## Task
The stretch from the line with "bus_rvalid0, bus_rvalid1, bus_rdata);" through the line with "output wire logic [$bits(bus_i.rvalid1)-1:0]" in the records below: write it out exactly, and nothing else.

--- Provided data ---

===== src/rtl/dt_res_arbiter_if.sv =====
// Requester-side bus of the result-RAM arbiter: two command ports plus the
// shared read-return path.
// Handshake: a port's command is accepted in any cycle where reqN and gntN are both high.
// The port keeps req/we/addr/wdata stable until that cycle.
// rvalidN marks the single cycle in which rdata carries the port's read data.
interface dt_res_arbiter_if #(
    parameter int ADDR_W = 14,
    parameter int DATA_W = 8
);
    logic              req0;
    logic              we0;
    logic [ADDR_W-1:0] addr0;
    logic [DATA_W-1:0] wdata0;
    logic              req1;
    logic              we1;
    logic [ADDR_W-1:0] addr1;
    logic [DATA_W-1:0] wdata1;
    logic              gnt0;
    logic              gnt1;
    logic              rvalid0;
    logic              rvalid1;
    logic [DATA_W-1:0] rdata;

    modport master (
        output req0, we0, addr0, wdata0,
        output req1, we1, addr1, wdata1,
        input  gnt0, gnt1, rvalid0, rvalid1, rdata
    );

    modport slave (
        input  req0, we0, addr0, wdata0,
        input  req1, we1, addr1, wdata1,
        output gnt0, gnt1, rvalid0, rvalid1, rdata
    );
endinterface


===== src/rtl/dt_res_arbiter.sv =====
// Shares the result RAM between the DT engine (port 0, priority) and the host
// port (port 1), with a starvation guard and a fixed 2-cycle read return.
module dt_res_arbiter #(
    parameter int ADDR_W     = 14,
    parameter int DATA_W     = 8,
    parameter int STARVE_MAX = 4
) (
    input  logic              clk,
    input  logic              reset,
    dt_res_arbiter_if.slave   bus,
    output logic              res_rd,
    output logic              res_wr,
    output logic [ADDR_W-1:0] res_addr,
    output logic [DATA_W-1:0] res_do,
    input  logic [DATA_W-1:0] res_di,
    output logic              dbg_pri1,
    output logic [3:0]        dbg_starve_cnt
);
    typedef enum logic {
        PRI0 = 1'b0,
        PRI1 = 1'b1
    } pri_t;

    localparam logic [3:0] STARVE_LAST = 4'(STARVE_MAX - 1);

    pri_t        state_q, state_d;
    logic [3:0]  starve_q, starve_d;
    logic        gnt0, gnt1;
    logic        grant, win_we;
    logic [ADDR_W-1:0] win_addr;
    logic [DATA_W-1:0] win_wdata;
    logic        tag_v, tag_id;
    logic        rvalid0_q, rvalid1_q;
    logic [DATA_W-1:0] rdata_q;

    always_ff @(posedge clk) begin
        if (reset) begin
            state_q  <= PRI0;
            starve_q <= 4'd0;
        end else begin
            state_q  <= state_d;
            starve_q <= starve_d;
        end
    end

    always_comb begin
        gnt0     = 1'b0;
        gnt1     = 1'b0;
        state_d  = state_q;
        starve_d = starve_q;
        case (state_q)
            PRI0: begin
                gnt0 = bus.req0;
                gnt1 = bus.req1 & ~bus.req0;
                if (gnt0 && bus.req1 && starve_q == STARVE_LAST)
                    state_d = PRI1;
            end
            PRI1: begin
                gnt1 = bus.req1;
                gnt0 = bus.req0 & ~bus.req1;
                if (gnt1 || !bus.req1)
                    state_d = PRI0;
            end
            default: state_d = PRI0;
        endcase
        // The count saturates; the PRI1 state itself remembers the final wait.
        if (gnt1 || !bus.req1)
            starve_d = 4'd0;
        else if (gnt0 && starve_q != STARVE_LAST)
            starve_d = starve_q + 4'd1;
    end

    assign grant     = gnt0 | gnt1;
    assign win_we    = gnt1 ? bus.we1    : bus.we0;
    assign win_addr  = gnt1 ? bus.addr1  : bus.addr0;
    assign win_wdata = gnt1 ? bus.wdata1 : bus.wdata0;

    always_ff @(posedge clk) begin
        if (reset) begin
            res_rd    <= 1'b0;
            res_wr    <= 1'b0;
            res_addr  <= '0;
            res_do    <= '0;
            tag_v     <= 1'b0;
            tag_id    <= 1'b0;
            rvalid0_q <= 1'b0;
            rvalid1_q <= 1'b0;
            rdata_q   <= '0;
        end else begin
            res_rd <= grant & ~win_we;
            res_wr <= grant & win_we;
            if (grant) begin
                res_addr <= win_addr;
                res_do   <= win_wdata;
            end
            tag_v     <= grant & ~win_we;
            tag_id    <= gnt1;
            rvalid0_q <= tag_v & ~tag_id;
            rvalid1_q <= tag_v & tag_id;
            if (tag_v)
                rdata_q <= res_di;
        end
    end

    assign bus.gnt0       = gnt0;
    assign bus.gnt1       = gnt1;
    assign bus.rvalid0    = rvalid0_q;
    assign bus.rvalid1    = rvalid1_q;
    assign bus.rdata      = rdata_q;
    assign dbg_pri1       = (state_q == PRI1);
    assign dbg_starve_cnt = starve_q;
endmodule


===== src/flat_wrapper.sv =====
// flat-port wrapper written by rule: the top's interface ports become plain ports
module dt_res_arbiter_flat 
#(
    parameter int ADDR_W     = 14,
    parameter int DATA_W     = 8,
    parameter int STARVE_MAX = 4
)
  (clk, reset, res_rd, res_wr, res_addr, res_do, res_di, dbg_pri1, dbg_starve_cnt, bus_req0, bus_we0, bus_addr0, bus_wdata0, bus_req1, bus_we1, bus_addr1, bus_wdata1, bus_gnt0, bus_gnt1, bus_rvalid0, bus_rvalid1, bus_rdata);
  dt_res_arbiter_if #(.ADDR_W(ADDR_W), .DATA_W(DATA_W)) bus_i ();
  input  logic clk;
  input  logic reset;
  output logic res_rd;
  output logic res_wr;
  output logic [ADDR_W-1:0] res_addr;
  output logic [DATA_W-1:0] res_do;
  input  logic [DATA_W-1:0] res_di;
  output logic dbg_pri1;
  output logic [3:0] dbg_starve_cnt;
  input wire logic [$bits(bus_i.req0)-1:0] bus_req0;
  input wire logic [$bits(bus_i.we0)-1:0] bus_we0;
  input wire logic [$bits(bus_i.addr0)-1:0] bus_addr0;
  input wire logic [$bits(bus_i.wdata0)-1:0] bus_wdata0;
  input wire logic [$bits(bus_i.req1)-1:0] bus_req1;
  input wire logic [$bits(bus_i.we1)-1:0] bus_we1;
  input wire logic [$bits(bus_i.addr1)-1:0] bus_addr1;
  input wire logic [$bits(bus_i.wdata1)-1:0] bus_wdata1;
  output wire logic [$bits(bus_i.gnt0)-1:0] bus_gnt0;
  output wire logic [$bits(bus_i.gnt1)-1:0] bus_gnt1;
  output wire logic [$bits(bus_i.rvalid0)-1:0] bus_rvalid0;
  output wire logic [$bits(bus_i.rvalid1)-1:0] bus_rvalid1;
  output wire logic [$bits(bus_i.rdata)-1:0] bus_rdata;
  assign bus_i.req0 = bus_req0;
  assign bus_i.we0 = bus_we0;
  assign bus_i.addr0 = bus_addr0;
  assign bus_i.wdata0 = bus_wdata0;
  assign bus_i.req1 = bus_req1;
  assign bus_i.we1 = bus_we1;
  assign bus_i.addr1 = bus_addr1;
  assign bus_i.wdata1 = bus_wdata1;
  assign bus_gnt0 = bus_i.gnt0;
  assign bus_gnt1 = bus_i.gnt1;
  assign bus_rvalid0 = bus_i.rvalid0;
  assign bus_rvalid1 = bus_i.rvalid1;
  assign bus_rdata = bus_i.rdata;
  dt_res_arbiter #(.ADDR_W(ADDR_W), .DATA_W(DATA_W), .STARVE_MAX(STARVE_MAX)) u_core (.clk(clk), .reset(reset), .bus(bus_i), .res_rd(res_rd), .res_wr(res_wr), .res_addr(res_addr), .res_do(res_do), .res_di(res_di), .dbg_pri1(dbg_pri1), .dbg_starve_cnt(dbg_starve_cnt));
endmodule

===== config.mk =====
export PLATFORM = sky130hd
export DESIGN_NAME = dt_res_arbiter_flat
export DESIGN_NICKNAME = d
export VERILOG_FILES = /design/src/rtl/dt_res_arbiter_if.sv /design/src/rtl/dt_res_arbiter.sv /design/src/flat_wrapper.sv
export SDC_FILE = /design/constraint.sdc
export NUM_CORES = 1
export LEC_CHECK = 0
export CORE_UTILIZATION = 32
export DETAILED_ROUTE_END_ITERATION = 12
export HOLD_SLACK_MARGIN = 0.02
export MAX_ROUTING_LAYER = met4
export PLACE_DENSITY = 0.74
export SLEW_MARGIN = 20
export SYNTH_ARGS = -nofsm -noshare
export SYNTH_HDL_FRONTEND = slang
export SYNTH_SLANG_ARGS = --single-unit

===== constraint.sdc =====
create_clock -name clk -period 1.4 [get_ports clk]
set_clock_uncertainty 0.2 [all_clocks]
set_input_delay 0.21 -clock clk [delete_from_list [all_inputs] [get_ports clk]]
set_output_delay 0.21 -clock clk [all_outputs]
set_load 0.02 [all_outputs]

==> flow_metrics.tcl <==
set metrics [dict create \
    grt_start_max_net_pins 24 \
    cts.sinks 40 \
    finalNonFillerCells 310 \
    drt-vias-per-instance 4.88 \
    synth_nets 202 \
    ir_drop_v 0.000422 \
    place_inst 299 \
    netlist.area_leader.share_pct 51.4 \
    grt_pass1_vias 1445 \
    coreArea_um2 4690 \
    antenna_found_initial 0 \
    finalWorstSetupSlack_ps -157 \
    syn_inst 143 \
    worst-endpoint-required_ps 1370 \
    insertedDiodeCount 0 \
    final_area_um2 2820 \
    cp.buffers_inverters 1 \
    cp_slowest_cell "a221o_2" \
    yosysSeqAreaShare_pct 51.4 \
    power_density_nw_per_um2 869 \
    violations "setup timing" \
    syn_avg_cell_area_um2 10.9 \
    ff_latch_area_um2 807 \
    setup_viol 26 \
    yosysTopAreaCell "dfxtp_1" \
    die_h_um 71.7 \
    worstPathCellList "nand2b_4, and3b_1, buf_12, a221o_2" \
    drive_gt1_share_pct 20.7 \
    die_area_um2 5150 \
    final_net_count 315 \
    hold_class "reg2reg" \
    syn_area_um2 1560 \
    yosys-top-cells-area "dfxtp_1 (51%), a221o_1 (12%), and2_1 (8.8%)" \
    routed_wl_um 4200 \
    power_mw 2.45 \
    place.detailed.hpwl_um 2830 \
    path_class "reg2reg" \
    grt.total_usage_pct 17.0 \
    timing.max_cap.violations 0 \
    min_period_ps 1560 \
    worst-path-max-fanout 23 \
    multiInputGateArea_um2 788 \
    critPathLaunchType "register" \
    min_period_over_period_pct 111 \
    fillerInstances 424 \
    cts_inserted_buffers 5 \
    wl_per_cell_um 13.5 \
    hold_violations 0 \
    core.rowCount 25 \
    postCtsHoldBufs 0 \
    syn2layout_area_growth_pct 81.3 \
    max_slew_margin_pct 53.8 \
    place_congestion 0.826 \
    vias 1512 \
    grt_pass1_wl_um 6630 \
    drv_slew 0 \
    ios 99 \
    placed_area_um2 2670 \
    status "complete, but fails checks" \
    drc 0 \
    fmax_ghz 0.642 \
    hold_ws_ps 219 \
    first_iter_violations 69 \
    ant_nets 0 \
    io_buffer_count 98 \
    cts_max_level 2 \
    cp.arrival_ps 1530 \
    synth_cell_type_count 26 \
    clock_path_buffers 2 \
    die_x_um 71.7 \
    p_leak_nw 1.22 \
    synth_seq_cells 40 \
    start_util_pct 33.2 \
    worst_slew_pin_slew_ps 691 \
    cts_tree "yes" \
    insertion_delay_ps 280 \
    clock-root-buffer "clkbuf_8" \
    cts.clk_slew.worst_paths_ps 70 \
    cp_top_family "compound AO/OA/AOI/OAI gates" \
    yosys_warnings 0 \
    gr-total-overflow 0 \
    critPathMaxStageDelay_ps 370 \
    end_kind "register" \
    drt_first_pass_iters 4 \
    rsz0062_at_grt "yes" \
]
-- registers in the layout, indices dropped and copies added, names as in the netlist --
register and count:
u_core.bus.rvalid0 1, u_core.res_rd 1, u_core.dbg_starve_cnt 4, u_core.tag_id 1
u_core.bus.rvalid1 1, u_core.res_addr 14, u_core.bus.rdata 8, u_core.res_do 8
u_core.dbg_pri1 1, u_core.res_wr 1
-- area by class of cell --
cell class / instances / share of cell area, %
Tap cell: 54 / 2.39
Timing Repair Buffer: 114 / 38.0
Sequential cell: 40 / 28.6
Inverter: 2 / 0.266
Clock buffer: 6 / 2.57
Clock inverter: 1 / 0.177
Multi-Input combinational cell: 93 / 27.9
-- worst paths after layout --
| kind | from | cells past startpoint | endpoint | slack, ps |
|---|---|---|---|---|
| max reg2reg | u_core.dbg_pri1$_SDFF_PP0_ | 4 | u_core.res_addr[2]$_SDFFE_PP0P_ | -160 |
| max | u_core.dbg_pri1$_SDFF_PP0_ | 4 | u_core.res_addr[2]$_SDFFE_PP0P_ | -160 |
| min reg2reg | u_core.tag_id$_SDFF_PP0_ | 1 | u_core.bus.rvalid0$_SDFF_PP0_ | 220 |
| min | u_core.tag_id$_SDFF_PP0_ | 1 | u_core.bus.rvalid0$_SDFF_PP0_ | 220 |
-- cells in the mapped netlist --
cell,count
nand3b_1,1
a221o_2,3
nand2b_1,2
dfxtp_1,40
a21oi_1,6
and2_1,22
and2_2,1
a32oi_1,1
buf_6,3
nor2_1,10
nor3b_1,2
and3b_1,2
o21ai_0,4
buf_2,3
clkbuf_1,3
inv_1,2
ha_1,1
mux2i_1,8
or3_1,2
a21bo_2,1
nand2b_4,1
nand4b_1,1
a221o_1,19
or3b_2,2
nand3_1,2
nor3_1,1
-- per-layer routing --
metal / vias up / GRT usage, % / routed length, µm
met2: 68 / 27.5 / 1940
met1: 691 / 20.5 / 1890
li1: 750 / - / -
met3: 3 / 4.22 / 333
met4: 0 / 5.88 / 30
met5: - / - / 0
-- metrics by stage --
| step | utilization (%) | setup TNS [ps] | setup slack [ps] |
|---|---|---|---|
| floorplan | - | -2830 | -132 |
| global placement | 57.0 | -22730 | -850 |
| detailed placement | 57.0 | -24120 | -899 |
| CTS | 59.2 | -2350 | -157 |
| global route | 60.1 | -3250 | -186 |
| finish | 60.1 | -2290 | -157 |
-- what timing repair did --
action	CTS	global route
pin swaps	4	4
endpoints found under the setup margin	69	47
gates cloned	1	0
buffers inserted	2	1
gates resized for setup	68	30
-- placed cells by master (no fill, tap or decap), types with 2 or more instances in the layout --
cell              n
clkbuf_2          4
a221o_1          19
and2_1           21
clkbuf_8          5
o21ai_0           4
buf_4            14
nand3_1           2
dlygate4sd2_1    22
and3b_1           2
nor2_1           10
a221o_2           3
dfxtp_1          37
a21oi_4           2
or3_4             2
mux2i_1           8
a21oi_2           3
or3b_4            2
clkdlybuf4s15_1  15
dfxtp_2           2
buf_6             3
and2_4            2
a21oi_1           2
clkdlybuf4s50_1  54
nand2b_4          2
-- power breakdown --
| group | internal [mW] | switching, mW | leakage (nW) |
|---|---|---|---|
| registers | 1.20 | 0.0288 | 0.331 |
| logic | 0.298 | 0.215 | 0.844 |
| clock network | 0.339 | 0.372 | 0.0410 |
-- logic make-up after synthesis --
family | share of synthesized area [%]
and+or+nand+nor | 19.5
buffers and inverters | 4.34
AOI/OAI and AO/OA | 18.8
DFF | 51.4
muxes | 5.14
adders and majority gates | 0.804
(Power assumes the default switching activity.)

---
--- Provided data ---

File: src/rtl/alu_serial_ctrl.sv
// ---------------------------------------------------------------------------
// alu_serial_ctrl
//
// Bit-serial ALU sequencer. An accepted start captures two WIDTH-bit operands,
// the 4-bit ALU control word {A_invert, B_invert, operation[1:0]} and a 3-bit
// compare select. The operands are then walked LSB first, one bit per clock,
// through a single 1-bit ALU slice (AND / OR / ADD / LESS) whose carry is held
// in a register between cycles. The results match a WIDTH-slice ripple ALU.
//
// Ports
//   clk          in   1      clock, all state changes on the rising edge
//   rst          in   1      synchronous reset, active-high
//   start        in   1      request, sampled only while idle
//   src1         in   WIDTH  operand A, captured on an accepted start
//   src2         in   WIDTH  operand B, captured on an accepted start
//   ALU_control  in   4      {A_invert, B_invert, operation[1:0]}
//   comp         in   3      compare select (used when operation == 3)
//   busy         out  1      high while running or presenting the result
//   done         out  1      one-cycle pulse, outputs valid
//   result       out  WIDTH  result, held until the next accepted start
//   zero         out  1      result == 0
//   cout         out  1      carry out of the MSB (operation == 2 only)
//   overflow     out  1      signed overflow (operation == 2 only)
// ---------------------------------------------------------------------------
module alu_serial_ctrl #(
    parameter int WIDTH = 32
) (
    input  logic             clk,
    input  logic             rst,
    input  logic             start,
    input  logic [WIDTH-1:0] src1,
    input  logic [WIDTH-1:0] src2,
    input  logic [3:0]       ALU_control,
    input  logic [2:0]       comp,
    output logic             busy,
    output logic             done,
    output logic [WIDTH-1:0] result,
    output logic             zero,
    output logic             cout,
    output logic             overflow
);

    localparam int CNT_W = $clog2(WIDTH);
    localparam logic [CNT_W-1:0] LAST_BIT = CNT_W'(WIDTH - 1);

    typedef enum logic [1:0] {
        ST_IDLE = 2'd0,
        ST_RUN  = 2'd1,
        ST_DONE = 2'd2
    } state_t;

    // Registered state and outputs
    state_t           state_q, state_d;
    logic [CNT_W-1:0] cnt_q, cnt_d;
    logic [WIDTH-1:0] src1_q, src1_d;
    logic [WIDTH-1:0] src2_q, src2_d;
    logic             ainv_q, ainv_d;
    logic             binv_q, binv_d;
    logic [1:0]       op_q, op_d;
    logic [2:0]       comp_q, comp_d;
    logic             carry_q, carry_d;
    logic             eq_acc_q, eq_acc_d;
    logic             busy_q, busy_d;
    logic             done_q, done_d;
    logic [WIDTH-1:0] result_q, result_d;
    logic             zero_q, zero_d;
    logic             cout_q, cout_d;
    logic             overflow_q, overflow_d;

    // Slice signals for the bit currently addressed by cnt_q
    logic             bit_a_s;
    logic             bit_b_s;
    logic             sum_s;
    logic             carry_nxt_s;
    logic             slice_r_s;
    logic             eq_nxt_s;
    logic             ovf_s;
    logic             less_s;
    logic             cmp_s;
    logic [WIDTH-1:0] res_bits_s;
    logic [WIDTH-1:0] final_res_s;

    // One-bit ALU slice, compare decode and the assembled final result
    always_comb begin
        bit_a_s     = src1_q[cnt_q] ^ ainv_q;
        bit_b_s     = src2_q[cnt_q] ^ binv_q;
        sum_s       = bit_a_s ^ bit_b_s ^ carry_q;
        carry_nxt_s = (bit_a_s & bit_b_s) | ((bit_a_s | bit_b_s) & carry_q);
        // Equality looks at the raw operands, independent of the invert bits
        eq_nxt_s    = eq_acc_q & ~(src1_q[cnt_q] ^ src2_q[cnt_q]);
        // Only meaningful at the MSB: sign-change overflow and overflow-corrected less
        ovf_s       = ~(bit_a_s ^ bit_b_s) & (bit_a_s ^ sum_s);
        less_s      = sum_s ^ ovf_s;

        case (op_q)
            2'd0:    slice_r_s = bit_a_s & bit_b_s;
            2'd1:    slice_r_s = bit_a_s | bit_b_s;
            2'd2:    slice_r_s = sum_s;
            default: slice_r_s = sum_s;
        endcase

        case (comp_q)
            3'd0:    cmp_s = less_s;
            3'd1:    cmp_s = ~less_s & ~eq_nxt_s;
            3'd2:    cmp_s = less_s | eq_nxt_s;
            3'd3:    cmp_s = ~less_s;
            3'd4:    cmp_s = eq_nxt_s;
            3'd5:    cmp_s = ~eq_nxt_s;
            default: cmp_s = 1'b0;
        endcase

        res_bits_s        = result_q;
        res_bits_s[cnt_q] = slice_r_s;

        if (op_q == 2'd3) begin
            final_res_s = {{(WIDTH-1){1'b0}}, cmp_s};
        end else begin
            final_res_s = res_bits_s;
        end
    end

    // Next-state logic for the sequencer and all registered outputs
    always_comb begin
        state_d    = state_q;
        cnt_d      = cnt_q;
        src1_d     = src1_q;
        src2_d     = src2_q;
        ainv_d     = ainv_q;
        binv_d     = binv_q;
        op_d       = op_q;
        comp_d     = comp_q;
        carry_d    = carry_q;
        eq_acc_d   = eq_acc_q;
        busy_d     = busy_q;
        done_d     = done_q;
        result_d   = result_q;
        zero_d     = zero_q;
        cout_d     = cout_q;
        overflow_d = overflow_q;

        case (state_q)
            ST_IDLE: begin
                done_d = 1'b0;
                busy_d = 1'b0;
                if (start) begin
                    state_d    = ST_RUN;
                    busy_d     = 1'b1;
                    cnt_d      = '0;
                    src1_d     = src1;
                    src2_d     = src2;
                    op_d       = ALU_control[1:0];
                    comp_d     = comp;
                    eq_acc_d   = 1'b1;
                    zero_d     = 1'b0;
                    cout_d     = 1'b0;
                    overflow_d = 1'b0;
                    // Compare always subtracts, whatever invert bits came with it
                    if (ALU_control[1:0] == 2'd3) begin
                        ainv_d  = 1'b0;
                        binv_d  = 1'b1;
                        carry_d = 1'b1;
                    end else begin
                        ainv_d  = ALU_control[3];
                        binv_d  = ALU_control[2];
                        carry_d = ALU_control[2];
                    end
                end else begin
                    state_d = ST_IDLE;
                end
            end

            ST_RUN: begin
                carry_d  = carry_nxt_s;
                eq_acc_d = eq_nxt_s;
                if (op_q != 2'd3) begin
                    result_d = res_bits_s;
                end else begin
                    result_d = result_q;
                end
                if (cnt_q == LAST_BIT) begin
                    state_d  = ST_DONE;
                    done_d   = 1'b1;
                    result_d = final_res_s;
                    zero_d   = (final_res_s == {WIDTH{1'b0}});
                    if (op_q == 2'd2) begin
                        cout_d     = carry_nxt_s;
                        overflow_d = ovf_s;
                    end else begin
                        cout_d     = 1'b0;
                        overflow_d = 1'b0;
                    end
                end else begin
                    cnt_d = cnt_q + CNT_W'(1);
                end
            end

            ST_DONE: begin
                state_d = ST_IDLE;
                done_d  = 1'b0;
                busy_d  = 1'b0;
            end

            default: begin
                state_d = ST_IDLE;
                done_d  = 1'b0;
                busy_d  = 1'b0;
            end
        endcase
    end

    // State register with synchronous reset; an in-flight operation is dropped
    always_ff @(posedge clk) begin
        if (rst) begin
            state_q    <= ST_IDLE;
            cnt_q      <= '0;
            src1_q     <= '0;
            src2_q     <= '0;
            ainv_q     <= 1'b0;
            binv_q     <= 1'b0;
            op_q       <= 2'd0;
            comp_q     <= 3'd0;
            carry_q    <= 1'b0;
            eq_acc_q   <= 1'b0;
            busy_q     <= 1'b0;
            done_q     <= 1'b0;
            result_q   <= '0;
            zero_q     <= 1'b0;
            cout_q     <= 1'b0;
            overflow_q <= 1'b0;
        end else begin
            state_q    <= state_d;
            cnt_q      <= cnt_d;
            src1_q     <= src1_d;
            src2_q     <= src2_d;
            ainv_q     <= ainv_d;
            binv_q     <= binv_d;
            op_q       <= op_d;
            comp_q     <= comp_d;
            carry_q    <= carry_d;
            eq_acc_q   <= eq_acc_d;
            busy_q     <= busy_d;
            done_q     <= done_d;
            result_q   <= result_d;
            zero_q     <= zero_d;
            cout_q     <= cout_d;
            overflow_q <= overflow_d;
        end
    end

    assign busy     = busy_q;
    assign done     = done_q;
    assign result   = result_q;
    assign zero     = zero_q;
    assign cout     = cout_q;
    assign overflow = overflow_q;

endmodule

---

## Written reply
  (clk, reset, res_rd, res_wr, res_addr, res_do, res_di, dbg_pri1, dbg_starve_cnt, bus_req0, bus_we0, bus_addr0, bus_wdata0, bus_req1, bus_we1, bus_addr1, bus_wdata1, bus_gnt0, bus_gnt1, bus_rvalid0, bus_rvalid1, bus_rdata);
  dt_res_arbiter_if #(.ADDR_W(ADDR_W), .DATA_W(DATA_W)) bus_i ();
  input  logic clk;
  input  logic reset;
  output logic res_rd;
  output logic res_wr;
  output logic [ADDR_W-1:0] res_addr;
  output logic [DATA_W-1:0] res_do;
  input  logic [DATA_W-1:0] res_di;
  output logic dbg_pri1;
  output logic [3:0] dbg_starve_cnt;
  input wire logic [$bits(bus_i.req0)-1:0] bus_req0;
  input wire logic [$bits(bus_i.we0)-1:0] bus_we0;
  input wire logic [$bits(bus_i.addr0)-1:0] bus_addr0;
  input wire logic [$bits(bus_i.wdata0)-1:0] bus_wdata0;
  input wire logic [$bits(bus_i.req1)-1:0] bus_req1;
  input wire logic [$bits(bus_i.we1)-1:0] bus_we1;
  input wire logic [$bits(bus_i.addr1)-1:0] bus_addr1;
  input wire logic [$bits(bus_i.wdata1)-1:0] bus_wdata1;
  output wire logic [$bits(bus_i.gnt0)-1:0] bus_gnt0;
  output wire logic [$bits(bus_i.gnt1)-1:0] bus_gnt1;
  output wire logic [$bits(bus_i.rvalid0)-1:0] bus_rvalid0;
  output wire logic [$bits(bus_i.rvalid1)-1:0] bus_rvalid1;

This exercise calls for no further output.